* **Aim of the exercise**
Copy all lines in the data that contain the string "cell".
------------------------------
File: src/rtl/vedic_pkg.sv
// Shared widths, types and the 2x2 Urdhva cell for the vedic_eight_pipeline multiplier.
// Optional feature macro: VEDIC_VALID_EN (valid tracking alongside the data pipeline).
package vedic_pkg;

    localparam int unsigned OP_W     = 8;
    localparam int unsigned HALF_W   = 4;
    localparam int unsigned PROD_W   = 16;
    localparam int unsigned PIPE_LAT = 4;
    localparam int unsigned PPROD_W  = 8;
    localparam int unsigned CROSS_W  = PPROD_W + 1;

    typedef logic [OP_W-1:0]    operand_t;
    typedef logic [HALF_W-1:0]  half_t;
    typedef logic [PPROD_W-1:0] pprod_t;
    typedef logic [PROD_W-1:0]  product_t;

    // 2x2 Urdhva cell: vertical and crosswise bit products with explicit carries.
    function automatic logic [3:0] urdhva2(input logic [1:0] a, input logic [1:0] b);
        logic q0, q1, q2, q3, x0, x1, c1;
        q0 = a[0] & b[0];
        x0 = a[1] & b[0];
        x1 = a[0] & b[1];
        q1 = x0 ^ x1;
        c1 = x0 & x1;
        q2 = (a[1] & b[1]) ^ c1;
        q3 = a[1] & b[1] & c1;
        return {q3, q2, q1, q0};
    endfunction

endpackage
------------------------------
* **Exercise result**
// Shared widths, types and the 2x2 Urdhva cell for the vedic_eight_pipeline multiplier.
    // 2x2 Urdhva cell: vertical and crosswise bit products with explicit carries.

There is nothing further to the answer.